Source code for the Geometry Regularized Autoencoder paper. Based on the paper here. The traditional autoencoder objective is augmented to regularize the latent space towards a manifold learning embedding, e.g., PHATE. A more detailed explanation of the method can be found in GRAE_poster.pdf.

You can install this repo directly with pip, preferably in a virtual environment :

pip install --upgrade git+https://github.com/KevinMoonLab/GRAE.git

The code largely follows the scikit-learn API to implement different autoencoders and dimensionality reduction tools. You can change basic autoencoder hyperparameters and manifold learning hyperparameters through the model interface. For example, to reproduce some Rotated Digits results :

from grae.models import GRAE
from grae.data import RotatedDigits

# Various autoencoder parameters can be changed
# t and knn are PHATE parameters, which are used to compute a target embedding
m = GRAE(epochs=100, n_components=2, lr=.0001, batch_size=128, t=50, knn=10)

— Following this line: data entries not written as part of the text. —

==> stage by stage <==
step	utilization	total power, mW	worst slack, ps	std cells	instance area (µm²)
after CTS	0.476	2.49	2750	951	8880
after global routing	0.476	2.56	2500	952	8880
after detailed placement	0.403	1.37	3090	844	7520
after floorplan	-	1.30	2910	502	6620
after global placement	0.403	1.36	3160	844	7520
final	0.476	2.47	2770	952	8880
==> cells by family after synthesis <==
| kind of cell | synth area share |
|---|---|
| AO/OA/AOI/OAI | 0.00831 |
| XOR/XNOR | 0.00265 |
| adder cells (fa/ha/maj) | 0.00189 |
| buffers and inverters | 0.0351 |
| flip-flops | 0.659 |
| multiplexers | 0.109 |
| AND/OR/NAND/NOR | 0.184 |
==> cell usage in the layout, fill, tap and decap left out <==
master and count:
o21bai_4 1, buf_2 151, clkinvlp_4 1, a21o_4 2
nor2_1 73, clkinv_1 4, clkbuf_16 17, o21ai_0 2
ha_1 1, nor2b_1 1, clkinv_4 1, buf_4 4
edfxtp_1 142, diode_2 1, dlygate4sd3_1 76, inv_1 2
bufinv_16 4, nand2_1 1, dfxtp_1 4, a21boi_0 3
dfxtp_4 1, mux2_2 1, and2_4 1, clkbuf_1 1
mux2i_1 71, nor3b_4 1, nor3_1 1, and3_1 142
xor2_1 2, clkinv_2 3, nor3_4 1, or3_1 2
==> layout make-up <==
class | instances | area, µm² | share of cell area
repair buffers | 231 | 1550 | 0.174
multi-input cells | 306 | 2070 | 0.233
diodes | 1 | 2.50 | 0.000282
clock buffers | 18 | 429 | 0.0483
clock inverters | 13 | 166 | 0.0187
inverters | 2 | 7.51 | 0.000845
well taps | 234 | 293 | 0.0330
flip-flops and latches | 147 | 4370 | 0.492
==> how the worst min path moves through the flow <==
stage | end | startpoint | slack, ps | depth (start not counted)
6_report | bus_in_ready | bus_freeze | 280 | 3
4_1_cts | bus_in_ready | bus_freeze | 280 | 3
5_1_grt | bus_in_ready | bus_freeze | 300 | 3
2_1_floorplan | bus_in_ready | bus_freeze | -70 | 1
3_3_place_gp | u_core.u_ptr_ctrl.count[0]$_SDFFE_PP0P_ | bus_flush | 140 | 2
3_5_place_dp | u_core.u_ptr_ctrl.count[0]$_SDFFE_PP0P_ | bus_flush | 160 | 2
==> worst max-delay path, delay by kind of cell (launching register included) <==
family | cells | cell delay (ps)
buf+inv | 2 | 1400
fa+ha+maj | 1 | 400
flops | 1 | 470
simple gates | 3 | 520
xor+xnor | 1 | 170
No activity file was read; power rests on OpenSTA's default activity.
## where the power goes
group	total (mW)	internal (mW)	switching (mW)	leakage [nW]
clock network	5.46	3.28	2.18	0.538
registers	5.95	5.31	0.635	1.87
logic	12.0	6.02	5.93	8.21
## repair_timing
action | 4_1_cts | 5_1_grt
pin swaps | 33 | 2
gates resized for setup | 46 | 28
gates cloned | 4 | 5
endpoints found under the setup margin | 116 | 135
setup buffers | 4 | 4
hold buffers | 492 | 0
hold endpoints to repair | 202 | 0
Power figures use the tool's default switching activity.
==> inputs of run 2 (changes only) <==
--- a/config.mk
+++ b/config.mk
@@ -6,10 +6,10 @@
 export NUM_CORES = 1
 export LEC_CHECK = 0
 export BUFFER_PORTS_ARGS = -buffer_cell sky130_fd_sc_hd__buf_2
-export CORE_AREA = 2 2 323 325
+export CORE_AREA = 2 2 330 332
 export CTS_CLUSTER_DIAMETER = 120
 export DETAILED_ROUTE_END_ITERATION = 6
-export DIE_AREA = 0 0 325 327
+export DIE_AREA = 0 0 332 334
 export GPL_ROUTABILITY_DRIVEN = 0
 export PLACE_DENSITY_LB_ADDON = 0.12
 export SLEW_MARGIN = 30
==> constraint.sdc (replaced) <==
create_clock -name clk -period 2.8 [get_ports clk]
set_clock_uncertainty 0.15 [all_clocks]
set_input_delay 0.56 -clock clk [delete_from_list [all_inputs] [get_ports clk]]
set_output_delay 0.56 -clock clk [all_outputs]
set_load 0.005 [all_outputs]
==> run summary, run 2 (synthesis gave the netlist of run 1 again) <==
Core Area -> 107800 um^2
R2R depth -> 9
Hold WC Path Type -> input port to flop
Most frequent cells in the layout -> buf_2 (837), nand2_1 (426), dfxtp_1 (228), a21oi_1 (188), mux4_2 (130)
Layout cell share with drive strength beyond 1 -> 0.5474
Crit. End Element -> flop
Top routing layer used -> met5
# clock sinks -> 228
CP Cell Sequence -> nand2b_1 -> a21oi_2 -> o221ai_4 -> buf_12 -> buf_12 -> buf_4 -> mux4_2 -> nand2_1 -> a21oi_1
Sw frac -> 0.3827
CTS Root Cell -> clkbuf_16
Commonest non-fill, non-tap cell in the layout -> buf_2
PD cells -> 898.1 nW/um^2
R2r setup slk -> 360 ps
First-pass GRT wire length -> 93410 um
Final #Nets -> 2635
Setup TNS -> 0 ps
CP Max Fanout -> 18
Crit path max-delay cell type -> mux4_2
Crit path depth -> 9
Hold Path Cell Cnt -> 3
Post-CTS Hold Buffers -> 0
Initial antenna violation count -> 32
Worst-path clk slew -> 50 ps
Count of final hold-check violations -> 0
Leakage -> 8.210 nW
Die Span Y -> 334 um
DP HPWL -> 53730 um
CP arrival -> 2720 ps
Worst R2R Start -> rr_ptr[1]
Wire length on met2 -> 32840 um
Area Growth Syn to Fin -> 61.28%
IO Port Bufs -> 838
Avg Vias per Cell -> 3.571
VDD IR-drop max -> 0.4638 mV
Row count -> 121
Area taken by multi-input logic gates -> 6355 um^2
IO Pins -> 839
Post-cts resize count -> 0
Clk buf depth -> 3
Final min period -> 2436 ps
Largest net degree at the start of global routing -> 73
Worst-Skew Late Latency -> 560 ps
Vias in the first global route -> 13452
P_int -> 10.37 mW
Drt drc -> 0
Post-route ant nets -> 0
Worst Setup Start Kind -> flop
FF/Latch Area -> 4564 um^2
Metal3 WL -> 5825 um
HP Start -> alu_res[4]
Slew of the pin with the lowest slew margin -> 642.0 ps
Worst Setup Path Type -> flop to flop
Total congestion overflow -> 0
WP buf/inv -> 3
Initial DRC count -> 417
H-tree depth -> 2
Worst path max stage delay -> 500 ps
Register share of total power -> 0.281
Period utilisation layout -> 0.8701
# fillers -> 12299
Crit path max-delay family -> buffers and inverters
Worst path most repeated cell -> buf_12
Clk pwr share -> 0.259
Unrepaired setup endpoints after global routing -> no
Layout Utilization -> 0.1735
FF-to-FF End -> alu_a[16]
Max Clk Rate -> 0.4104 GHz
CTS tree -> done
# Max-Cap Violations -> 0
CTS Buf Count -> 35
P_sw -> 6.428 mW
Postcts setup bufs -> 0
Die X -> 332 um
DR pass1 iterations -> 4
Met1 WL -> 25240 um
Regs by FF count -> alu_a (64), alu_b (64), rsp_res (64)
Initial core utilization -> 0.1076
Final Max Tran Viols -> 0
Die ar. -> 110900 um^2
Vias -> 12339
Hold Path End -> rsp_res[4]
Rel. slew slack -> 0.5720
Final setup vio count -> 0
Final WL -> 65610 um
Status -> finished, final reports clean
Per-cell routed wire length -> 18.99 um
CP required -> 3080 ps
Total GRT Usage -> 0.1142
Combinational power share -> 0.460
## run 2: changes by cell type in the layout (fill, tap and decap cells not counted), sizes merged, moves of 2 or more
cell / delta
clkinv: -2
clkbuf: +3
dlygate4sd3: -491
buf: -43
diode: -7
$ cat src/rtl/cpu_pkg.sv
// Shared types for the multicycle RV32I-subset control path: ALU ops, controller
// states, opcodes and datapath mux selects.
package cpu_pkg;

  typedef enum logic [2:0] {
    ALU_ADD = 3'd0,
    ALU_SUB = 3'd1,
    ALU_AND = 3'd2,
    ALU_OR  = 3'd3,
    ALU_XOR = 3'd4,
    ALU_SLL = 3'd5,
    ALU_SRL = 3'd6,
    ALU_SLT = 3'd7
  } alu_op_t;

  typedef enum logic [3:0] {
    S_FETCH     = 4'd0,
    S_DECODE    = 4'd1,
    S_EXEC_R    = 4'd2,
    S_EXEC_I    = 4'd3,
    S_ALU_WB    = 4'd4,
    S_MEM_ADDR  = 4'd5,
    S_MEM_READ  = 4'd6,
    S_MEM_WB    = 4'd7,
    S_MEM_WRITE = 4'd8,
    S_BRANCH    = 4'd9,
    S_JAL       = 4'd10,
    S_FAULT     = 4'd11
  } ctrl_state_t;

  localparam logic [6:0] OP_R      = 7'b0110011;
  localparam logic [6:0] OP_I      = 7'b0010011;
  localparam logic [6:0] OP_LOAD   = 7'b0000011;
  localparam logic [6:0] OP_STORE  = 7'b0100011;
  localparam logic [6:0] OP_BRANCH = 7'b1100011;
  localparam logic [6:0] OP_JAL    = 7'b1101111;

  typedef enum logic [1:0] {SRC_A_PC = 2'd0, SRC_A_RS1 = 2'd1, SRC_A_OLD_PC = 2'd2} alu_src_a_t;
  typedef enum logic [1:0] {SRC_B_RS2 = 2'd0, SRC_B_IMM = 2'd1, SRC_B_FOUR = 2'd2} alu_src_b_t;
  typedef enum logic [1:0] {IMM_I = 2'd0, IMM_S = 2'd1, IMM_B = 2'd2, IMM_J = 2'd3} imm_sel_t;
  typedef enum logic [1:0] {RES_ALU = 2'd0, RES_MEM = 2'd1, RES_PC4 = 2'd2} result_src_t;

  // States that hold mem_req and are therefore guarded by the timeout counter.
  function automatic logic is_wait_state(ctrl_state_t s);
    return (s == S_FETCH) || (s == S_MEM_READ) || (s == S_MEM_WRITE);
  endfunction

endpackage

# Input data should be an instance of grae.data.BaseDataset
# We already have subclasses for datasets in the paper
data = RotatedDigits(data_path='data', split='train')

# Fit model
m.fit(data)

# Get 2D latent coordinates
z = m.transform(data)

# Compute some image reconstructions
imgs = m.inverse_transform(z)

Some utility functions are available for visualization :

# Fit, transform and plot data
m.fit_plot(data)

# Transform and plot data
m.plot(data)

# Transform, inverse transform and visualize reconstructions
m.view_img_rec(data)

Most of our benchmarks are implemented with similar estimators. Implemented models include

• GRAE: Autoencoder with a PHATE latent target;
• GRAE (UMAP): Autoencoder with a UMAP latent target;
• AE: Vanilla Autoencoder;
• DAE: Denoising Autoencoder;
• CAE: Contractive Autoencoder;
• VAE: β-VAE;
• TAE: Topological Autoencoder;
• DiffusionNet: Diffusion Nets.

And many more!

New models should subclass grae.models.BaseModel or grae.models.AE if autoencoder-based. New datasets should follow the grae.data.BaseDataset interface.

If you use this code, please cite the following:

A. Duque, S. Morin, G. Wolf, K.R. Moon, "Extendable and invertible manifold learning with geometry regularized autoencoders," IEEE International Conference on Big Data, pp. 5027-5036, Dec. 2020.